Era una mujer jovial, de una risa continua y estridente, alborotada como su cabello y a todas luces encantadora, le gustaba decir que era una sorpresa constante, y en verdad lo era, incluso para ella, cada día encontraba su propio camino y a cada hora un nuevo viento para ir hacia algún lugar o hacia otro, la vida era una posibilidad irresistible, un antojo, un deseo… un arrebato, como su peinado.
De repente llega un mensaje, hace cosquillitas en la entrepierna, de la nada otro no quiero que vengás hoy a dormir, boté tu libro, se me olvidó subir el mercado, salimos de viaje a las 6… así súbitos, sin pistas, inminentes, toda su vida diurna transcurre en un movimiento imposible de predecir o seguir. Ella baila sola, la compañía le viene bien para una o dos canciones, pero después cambia el ritmo, la cadencia, los pasos, solo quiere moverse, desbordarse y entonces no hay pareja que le sirva.
Él era astuto había aprendido con el tiempo que el agua tiene un flujo que no puede controlarse, que los caudales encausados suelen matar la vida, que canalizarla sería lo mismo que perderla porque ya no habría arrollo, ni rápidos, ni cambios, nada de torbellinos ni de piscinas naturales, nada de ella, así que no procuraba cambiarla, y se sentaba a lo lejos cuando ella cambiaba el paso, ya volverá pensaba él si ha devolver se decía a si mismo. A él le gustaba pensarse como un gato, cariñoso cuando se le antojaba, pero cauteloso, cariñoso en la seguridad de la intimidad pero apenas perceptible delante de los demás, así que su relación iba bien sobretodo cuando nadie los veía.
Eran casi exiliados voluntarios, haciéndose compañía en los lugares adecuados, abrazándose, besándose, y curándose las heridas más profundas, con la fuerza justa, con el ritmo justo hasta que llegaba la noche, ahí ambos perdían la guerra contra sí mismos, ella queriendo desconectarse del mundo, apagar pantallas, aislar sonidos, él extendiendo el día, golpeando teclas, jugando y corriendo como un gato a la media noche de un lugar para otro, queriendo leer, cocinar, escuchar música o ver televisión, deseando robarle al día un poco de su vida como lo había hecho la oficina con él y entonces en ese ying y yang que en el día encontraba el equilibrio, en la noche se transformaba en la guerra, y como toda guerra tenía daños colaterales.
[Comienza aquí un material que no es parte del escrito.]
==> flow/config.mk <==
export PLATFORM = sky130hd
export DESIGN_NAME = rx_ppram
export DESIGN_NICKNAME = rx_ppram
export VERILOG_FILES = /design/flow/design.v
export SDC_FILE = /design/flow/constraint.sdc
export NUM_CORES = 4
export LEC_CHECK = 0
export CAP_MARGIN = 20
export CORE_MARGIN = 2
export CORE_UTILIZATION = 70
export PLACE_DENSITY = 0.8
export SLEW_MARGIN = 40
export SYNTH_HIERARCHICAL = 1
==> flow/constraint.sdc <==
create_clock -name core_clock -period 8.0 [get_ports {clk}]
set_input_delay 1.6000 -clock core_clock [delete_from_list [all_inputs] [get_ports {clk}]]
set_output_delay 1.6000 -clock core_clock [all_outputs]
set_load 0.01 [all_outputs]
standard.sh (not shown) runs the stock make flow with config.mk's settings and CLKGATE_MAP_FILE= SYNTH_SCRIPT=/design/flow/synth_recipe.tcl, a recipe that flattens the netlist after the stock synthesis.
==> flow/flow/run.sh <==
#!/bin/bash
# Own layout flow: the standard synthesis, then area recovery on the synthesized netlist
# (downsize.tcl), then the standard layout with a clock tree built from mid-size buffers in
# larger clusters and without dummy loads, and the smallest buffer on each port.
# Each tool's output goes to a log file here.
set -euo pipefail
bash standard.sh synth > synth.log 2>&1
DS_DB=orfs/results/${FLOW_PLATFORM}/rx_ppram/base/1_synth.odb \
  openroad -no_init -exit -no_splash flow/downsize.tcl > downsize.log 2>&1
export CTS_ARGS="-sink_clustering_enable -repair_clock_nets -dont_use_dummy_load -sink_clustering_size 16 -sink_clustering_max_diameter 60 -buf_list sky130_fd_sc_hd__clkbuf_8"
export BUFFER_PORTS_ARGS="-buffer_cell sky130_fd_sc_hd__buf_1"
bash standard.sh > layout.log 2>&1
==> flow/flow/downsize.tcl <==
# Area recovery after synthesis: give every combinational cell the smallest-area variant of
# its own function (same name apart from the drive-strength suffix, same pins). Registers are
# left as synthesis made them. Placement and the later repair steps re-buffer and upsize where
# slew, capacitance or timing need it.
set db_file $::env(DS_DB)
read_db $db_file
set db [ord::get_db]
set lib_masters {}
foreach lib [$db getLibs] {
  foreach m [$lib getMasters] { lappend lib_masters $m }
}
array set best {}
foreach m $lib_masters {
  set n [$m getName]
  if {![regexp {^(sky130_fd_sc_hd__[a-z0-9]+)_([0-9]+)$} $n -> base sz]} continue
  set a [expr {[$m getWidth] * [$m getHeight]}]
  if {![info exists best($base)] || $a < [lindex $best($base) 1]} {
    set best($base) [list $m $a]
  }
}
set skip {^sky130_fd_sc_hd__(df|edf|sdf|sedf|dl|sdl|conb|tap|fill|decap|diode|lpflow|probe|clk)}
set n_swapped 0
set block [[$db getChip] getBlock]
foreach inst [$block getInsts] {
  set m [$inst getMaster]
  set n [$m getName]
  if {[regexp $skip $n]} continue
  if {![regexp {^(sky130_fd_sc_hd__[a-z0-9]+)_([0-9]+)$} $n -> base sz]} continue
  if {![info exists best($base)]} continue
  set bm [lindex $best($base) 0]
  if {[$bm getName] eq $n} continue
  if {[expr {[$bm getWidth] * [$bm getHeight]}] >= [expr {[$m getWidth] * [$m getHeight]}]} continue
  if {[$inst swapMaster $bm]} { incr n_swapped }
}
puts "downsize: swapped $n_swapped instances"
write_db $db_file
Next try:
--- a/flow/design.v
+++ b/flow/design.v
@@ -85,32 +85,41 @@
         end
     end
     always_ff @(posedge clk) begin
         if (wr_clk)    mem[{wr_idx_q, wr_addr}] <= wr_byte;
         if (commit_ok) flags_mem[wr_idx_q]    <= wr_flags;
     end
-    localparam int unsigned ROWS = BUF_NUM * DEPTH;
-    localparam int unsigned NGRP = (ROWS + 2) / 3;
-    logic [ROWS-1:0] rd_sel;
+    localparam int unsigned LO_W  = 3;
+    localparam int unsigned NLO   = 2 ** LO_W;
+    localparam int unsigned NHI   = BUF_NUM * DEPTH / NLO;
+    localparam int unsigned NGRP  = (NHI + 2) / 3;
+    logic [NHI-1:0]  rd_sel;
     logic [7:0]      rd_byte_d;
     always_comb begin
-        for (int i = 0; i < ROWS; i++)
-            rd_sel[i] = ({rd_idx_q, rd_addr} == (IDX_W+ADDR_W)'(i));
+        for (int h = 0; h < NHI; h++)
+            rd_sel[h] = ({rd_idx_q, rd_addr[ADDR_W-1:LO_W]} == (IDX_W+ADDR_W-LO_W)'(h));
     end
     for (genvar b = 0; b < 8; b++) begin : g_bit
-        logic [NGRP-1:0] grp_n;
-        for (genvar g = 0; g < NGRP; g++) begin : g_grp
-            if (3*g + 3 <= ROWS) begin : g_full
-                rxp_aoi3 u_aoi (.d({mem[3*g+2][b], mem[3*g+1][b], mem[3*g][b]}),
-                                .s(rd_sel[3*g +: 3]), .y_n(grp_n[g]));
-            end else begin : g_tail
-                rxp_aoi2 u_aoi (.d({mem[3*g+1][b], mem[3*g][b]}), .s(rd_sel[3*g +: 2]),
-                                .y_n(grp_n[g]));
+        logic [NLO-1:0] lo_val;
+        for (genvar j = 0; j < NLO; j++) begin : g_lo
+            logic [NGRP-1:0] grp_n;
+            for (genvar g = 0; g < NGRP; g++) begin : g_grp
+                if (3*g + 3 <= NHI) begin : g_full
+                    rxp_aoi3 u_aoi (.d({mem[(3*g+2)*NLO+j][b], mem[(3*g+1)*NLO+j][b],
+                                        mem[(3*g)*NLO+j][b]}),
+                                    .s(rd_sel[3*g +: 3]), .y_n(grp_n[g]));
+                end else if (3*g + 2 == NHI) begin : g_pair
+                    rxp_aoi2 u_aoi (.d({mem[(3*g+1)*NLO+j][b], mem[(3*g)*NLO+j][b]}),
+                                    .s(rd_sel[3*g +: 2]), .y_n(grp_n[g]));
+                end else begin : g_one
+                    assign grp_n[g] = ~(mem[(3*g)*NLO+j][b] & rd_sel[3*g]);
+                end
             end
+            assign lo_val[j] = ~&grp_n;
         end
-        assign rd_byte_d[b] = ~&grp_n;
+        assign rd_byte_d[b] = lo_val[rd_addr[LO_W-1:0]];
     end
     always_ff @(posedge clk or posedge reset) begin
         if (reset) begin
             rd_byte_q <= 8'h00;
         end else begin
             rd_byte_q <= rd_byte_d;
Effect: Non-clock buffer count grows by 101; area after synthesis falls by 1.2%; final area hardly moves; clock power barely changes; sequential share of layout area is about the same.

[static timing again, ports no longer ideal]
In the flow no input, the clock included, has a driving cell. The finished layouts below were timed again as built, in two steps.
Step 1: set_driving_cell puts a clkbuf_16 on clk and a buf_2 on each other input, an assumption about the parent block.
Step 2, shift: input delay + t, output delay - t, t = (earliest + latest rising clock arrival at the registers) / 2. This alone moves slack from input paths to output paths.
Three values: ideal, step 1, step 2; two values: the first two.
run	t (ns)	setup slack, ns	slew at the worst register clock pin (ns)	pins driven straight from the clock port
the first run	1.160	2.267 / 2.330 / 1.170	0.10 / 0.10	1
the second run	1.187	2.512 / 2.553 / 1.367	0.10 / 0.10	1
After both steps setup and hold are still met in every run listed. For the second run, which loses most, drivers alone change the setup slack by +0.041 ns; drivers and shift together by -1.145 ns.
This is an optimization exercise on Yosys and OpenROAD, whose aim is small area, a short achievable clock period and few clock cycles, not a production implementation. In this exercise RTL edits were held to simulation tests only and were not proved equivalent to the original. Power is estimated from default activity; no workload was simulated.

===== flow/run.sh =====
#!/bin/bash
# synth_recipe.tcl (not shown) runs the flow's synth.tcl, then flattens the netlist and writes it again
# the make line also repeats each setting of config.mk as NAME=value (left out here)
make -C /OpenROAD-flow-scripts/flow DESIGN_CONFIG=/design/flow/config.mk WORK_HOME=/design/flow/orfs CLKGATE_MAP_FILE= SYNTH_SCRIPT=/design/flow/synth_recipe.tcl finish

===== flow/config.mk =====
export PLATFORM = sky130hd
export DESIGN_NAME = vec_mem_responder
export DESIGN_NICKNAME = vec_mem_responder
export VERILOG_FILES = /design/flow/design.v
export SDC_FILE = /design/flow/constraint.sdc
export NUM_CORES = 4
export LEC_CHECK = 0
export CAP_MARGIN = 20
export CORE_MARGIN = 2
export CORE_UTILIZATION = 40
export SLEW_MARGIN = 20

===== flow/constraint.sdc =====
create_clock -name core_clock -period 6.0 [get_ports {clk}]
set_input_delay 1.2000 -clock core_clock [delete_from_list [all_inputs] [get_ports {clk}]]
set_output_delay 1.2000 -clock core_clock [all_outputs]
set_load 0.01 [all_outputs]

===== flow/design.v =====
package vmem_pkg;
  localparam int defaultRegisterSize = 8;
  localparam int defaultVectorSize   = 4;
  typedef enum logic [1:0] {
    IDLE,
    XFER,
    RESP
  } state_t;
  typedef logic [defaultRegisterSize-1:0] lane_t;
  typedef lane_t [defaultVectorSize-1:0]  vec_t;
endpackage
module vmem_bank #(
  parameter int depth = 256,
  parameter int width = 8
) (
  input  logic                     clk,
  input  logic                     we,
  input  logic [$clog2(depth)-1:0] addr,
  input  logic [width-1:0]         wdata,
  output logic [width-1:0]         rdata
);
  logic [width-1:0] mem [depth];
  always_ff @(posedge clk) begin
    if (we) mem[addr] <= wdata;
  end
  assign rdata = mem[addr];
endmodule
module vec_mem_responder #(
  parameter int registerSize = 8,
  parameter int vectorSize   = 4,
  parameter int addrWidth    = 16,
  parameter int memDepth     = 256
) (
  input  logic                                    clk,
  input  logic                                    rst,
  input  logic                                    req_valid,
  output logic                                    req_ready,
  input  logic                                    req_write,
  input  logic                                    req_vec,
  input  logic [addrWidth-1:0]                    req_addr,
  input  logic [vectorSize-1:0][registerSize-1:0] req_wdata,
  output logic                                    resp_valid,
  input  logic                                    resp_ready,
  output logic [vectorSize-1:0][registerSize-1:0] resp_rdata,
  output logic                                    resp_err
);
  localparam int idxWidth  = $clog2(memDepth);
  localparam int laneWidth = (vectorSize > 1) ? $clog2(vectorSize) : 1;
  vmem_pkg::state_t                                 state, state_next;
  logic [laneWidth-1:0]                   lane;
  logic [laneWidth-1:0]                   lane_last;
  logic                                   lane_done;
  logic                                   lat_write;
  logic                                   lat_vec;
  logic                                   lat_err;
  logic [idxWidth-1:0]                    lat_index;
  logic [vectorSize-1:0][registerSize-1:0] lat_wdata;
  logic                                   req_err;
  logic                                   bank_we;
  logic [idxWidth-1:0]                    bank_addr;
  logic [registerSize-1:0]                bank_rdata;
  logic [addrWidth:0] last_addr;
  assign last_addr = {1'b0, req_addr} + (req_vec ? (addrWidth+1)'(vectorSize - 1) : '0);
  assign req_err   = last_addr >= (addrWidth+1)'(memDepth);
  assign resp_err  = (state == vmem_pkg::RESP) && lat_err;
  assign req_ready  = (state == vmem_pkg::IDLE);
  assign resp_valid = (state == vmem_pkg::RESP);
  assign lane_last  = lat_vec ? laneWidth'(vectorSize - 1) : '0;
  assign lane_done  = lat_err || (lane == lane_last);
  assign bank_we    = (state == vmem_pkg::XFER) && lat_write && !lat_err;
  assign bank_addr  = lat_index + idxWidth'(lane);
  vmem_bank #(
    .depth (memDepth),
    .width (registerSize)
  ) u_bank (
    .clk   (clk),
    .we    (bank_we),
    .addr  (bank_addr),
    .wdata (lat_wdata[lane]),
    .rdata (bank_rdata)
  );
  always_ff @(posedge clk or posedge rst) begin
    if (rst) begin
      state      <= vmem_pkg::IDLE;
      lane       <= '0;
      lat_write  <= 1'b0;
      lat_vec    <= 1'b0;
      lat_err    <= 1'b0;
      lat_index  <= '0;
      lat_wdata  <= '0;
      resp_rdata <= '0;
    end else begin
      state <= state_next;
      if (state == vmem_pkg::IDLE && req_valid) begin
        lat_write  <= req_write;
        lat_vec    <= req_vec;
        lat_err    <= req_err;
        lat_index  <= req_addr[idxWidth-1:0];
        lat_wdata  <= req_wdata;
        lane       <= '0;
        resp_rdata <= '0;
      end else if (state == vmem_pkg::XFER) begin
        if (!lat_write && !lat_err) resp_rdata[lane] <= bank_rdata;
        lane <= lane_done ? '0 : lane + 1'b1;
      end
    end
  end
  always_comb begin
    state_next = state;
    unique case (state)
      vmem_pkg::IDLE: if (req_valid) state_next = vmem_pkg::XFER;
      vmem_pkg::XFER: if (lane_done) state_next = vmem_pkg::RESP;
      vmem_pkg::RESP: if (resp_ready) state_next = vmem_pkg::IDLE;
      default: state_next = vmem_pkg::IDLE;
    endcase
  end
endmodule

==> impl_metrics.json <==
{
  "fin_nets": 4616,
  "synthArstFlopShare_pct": 3.71,
  "critPathBufInv": 2,
  "maxSlewViolCount": 0,
  "switching_share_pct": 34.3,
  "dp_hpwl_um": 141000,
  "critPathCaptureType": "flip-flop",
  "ys_types": 81,
  "num_rows": 168,
  "max_slew_margin_pct": 23.5,
  "grt_use_total_pct": 21.2,
  "critPathMaxFanout": 26,
  "grt_overflow": 0,
  "antenna_cells": 0,
  "grt_max_degree": 185,
  "power_density_nw_per_um2": 496,
  "min_period_over_period_pct": 85.3,
  "startpoint_type": "flip-flop",
  "synth_edf_count": 2048,
  "leakagePower_nw": 30.7,
  "io_buffers": 88,
  "post-route-min-period_ns": 5.12,
  "h-tree-depth": 4,
  "syn-instance-count": 4225,
  "layout_commonest_cell": "edfxtp_1",
  "hp-class": "reg -> reg",
  "ys_seq_area_share_pct": 75.6,
  "post-cts-setup-buffers": 0,
  "utilization_pct": 46.0,
  "start_util_pct": 40.2,
  "hold_viol": 0,
  "via_per_inst": 5.75,
  "p_clk_share_pct": 26.9,
  "cp_top_family": "simple AND/OR/NAND/NOR gates",
  "clockBufferDepth": 3,
  "pwr-share-seq_pct": 39.6,
  "ctsResizeCount": 0,
  "synth_fp_nets": 4289,
  "die_h_um": 462,
  "area_growth_pct": 14.5,
  "arrival_ns": 5.90,
  "setup_viol": 0,
  "crit_chain": "ha_4, fa_4, buf_4, buf_4, mux4_2, nor2_1, nor2_1, o32ai_1, a211o_1, nor3_1, a32o_1",
  "dr_total_vias": 43364,
  "drc": 0,
  "combinationalPowerShare_pct": 33.5,
  "die_area_um2": 214000,
  "ys_ff_latch": 2127,
  "globalplace.congestion": 0.906,
  "drive_gt1_share_pct": 24.1,
  "p_int_mw": 31.4,
  "drt-total-wl_um": 228000,
  "tritoncts": "done",
  "final_antenna_net_count": 0,
  "required_ns": 6.79,
  "synth_ff_type": "edfxtp_1",
  "drtIter0Drc": 5598,
  "crit_path_max_incr_delay_ns": 1.08,
  "p_sw_mw": 16.4,
  "cap_violations": 0,
  "crit_slowest_cell": "fa_4",
  "ys_warn_count": 2,
  "antenna_found_initial": 3,
  "fmax_mhz": 195,
  "insertion_delay_ns": 0.86,
  "finalSetupTns_ns": 0,
  "numCtsBuffers": 211,
  "ctsHoldBuffers": 0,
  "clk_pin_slew_ns": 0.06,
  "first_pass_iters": 7,
  "tightestPinTransition_ns": 1.15,
  "skew_ns": 0.0338,
  "grt_pass1_wl_um": 324000,
  "wire_per_inst_um": 30.2,
  "irDropWorstVdd_mv": 0.427,
  "synth.cell_area_um2": 84000,
  "final_cell_mix": "edfxtp_1, mux4_2, nor2_1",
  "die_w_um": 462,
  "fill_cells": 17490,
  "grt_pass1_vias": 43069,
  "clock_sinks": 2127,
  "cts_root_buf": "clkbuf_16",
  "outcome": "complete, no violations",
  "coreArea_um2": 209000,
  "syn_avg_cell_area_um2": 19.9,
  "rsz0062_at_grt": "no",
  "crit_type": "reg -> reg",
  "ios": 89
}
## power by group through the flow
| stage | registers, mW | logic (mW) | clock network [mW] |
|---|---|---|---|
| finish | 18.9 | 16.0 | 12.9 |
| floorplan | 19.3 | 9.69 | 0 |
| detailed placement | 19.2 | 16.0 | 0 |
| global placement | 19.2 | 15.8 | 0 |
| global route | 18.9 | 16.7 | 13.6 |
| CTS | 18.9 | 16.0 | 13.0 |
## through the flow
step                      power [mW]  setup slack (ns)  area, um^2  hold WS (ns)  instances
final                           47.7             0.884       96200         0.482       7539
after global routing            49.2             0.728       96200         0.518       7539
after CTS                       47.9             0.846       96200         0.491       7538
after detailed placement        35.2             0.903       89400         0.478       7143
after global placement          35.0             0.981       89400         0.472       7143
after floorplan                 29.0              2.13       84000         0.475       4225
## worst reg2reg max path, stage by stage (launching register included)
cell and delay, ns:
dfrtp_1 0.41, ha_4 0.20, fa_4 1.08, buf_4 0.32, buf_4 0.39, mux4_2 0.34
nor2_1 0.05, nor2_1 0.62, o32ai_1 0.31, a211o_1 0.35, nor3_1 0.70, a32o_1 0.28
## worst paths after layout
check | startpoint | endpoint | slack, ns | cells past startpoint
worst max-delay path | lane[0] | resp_rdata[2] | 0.88 | 11
worst min-delay path | resp_rdata[3] | resp_rdata[3] | 0.48 | 2
worst max register to register | lane[0] | resp_rdata[2] | 0.88 | 11
worst min register to register | resp_rdata[3] | resp_rdata[3] | 0.48 | 2
max in group asynchronous | rst | lat_wdata[7] | 4.63 | 3
min in group asynchronous | rst | lat_wdata[20] | 0.87 | 3
## layer usage
| layer | vias to the layer above | routed length [um] | track usage, % |
|---|---|---|---|
| met5 | - | 20 | 0 |
| met1 | 23172 | 94300 | 29.5 |
| met3 | 335 | 20200 | 5.18 |
| met4 | 2 | 6740 | 6.45 |
| met2 | 1953 | 106000 | 33.2 |
| li1 | 17902 | - | - |
## cells by family (layout without fill, tap and decap cells)
| group | after synthesis | count (layout) | synth area share (%) |
|---|---|---|---|
| AO/OA/AOI/OAI | 304 | 304 | 2.57 |
| XOR/XNOR | 7 | 7 | 0.0819 |
| adder cells (fa/ha/maj) | 10 | 10 | 0.167 |
| buffers and inverters | 269 | 778 | 1.97 |
| flip-flops | 2127 | 2127 | 75.6 |
| multiplexers | 699 | 699 | 15.5 |
| AND/OR/NAND/NOR | 809 | 809 | 4.15 |
## area by class of cell
cell class,instances,area [um^2],share of cell area [%]
clock inverter,121,1090,1.13
tap,2805,3510,3.65
multi-input combinational,1829,19100,19.8
sequential,2127,63500,66.0
timing repair buffer,371,3370,3.50
clock buffer,274,5620,5.85
inverter,12,47.5,0.0494
## cell usage after synthesis, types with 29 or more instances
library cell  number  area [um^2]
a22oi_1           51          383
mux4_2           476        10700
buf_2             47          235
a21oi_1           83          415
o21ai_0           32          160
dfrtp_1           79         1980
nand3_1           80          400
nand2_1          289         1080
nor2_1           307         1150
buf_4             48          360
mux2_2            41          462
mux2i_1          182         1820
edfxtp_1        2048        61500
nor3_1            29          145
clkbuf_1          86          323
buf_6             45          507
## sequential cells by signal, indices dropped and copies added, names as in the netlist
| register | flops |
|---|---|
| lat_vec | 1 |
| lat_index | 8 |
| lat_wdata | 32 |
| lane | 2 |
| lat_err | 1 |
| u_bank.mem | 2048 |
| state | 2 |
| lat_write | 1 |
| resp_rdata | 32 |
Testbench counts, summed over its fixed seeds: cycles 37,365.

==> port drivers added, routing unchanged <==
How much do the figures lean on ideal ports? The routed layout below was timed once more, with nothing changed but the port constraints. Step 1, drivers: a clkbuf_16 drives clk and a buf_2 each remaining input, both assumed. Step 2 also shifts input and output timing later by t, the mid clock arrival at the registers, as if the neighbouring blocks saw the same clock. Three values: ideal, step 1, step 2; two values: the first two.
t (ns): 0.930
setup WS [ns]: 0.884 / 0.884 / 0.884
latest minus earliest clock arrival (ns): 0.035 / 0.036
cell pins on the clock port's net: 1
After both steps this run still meets setup and hold. For this run, drivers alone change the setup slack by 0.000 ns; drivers and shift together by 0.000 ns.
Platos, ollas, cenas, botellas de vino sin empezar o sin terminar volaban, cada noche peor, cada noche más oscura, más larga… al final ambos sucumbían al cansancio, y dormían, eso y el aceite de CBD que él usaba para cocinar, eso y el vino que ella tomaba siempre con la cena, eso sumado a las pastillas que ambos tomaban ya en su habitación.
Al despertar, era extraño, el sol a ella le dibujaba una sonrisa, el café a él le despertaba las ganas, follaban cada mañana hasta sacarse la rabia, se mordían, se escupían, se castigaban por su comportamiento del día anterior y al mismo tiempo se complacían a un nivel que siempre los dejaba extrañándose, su intimidad cómplice, su pacto secreto lo sellaban cada mañana viniéndose el uno sobre el otro.
Dictadores de las sábanas, se miraban, se reían, veían la cama desajustada, lejos de donde había empezado la faena, la estamos torturando, pensaban deberíamos pasarla a mejor vida… bromeaban, y cansados se alejaban el uno del otro.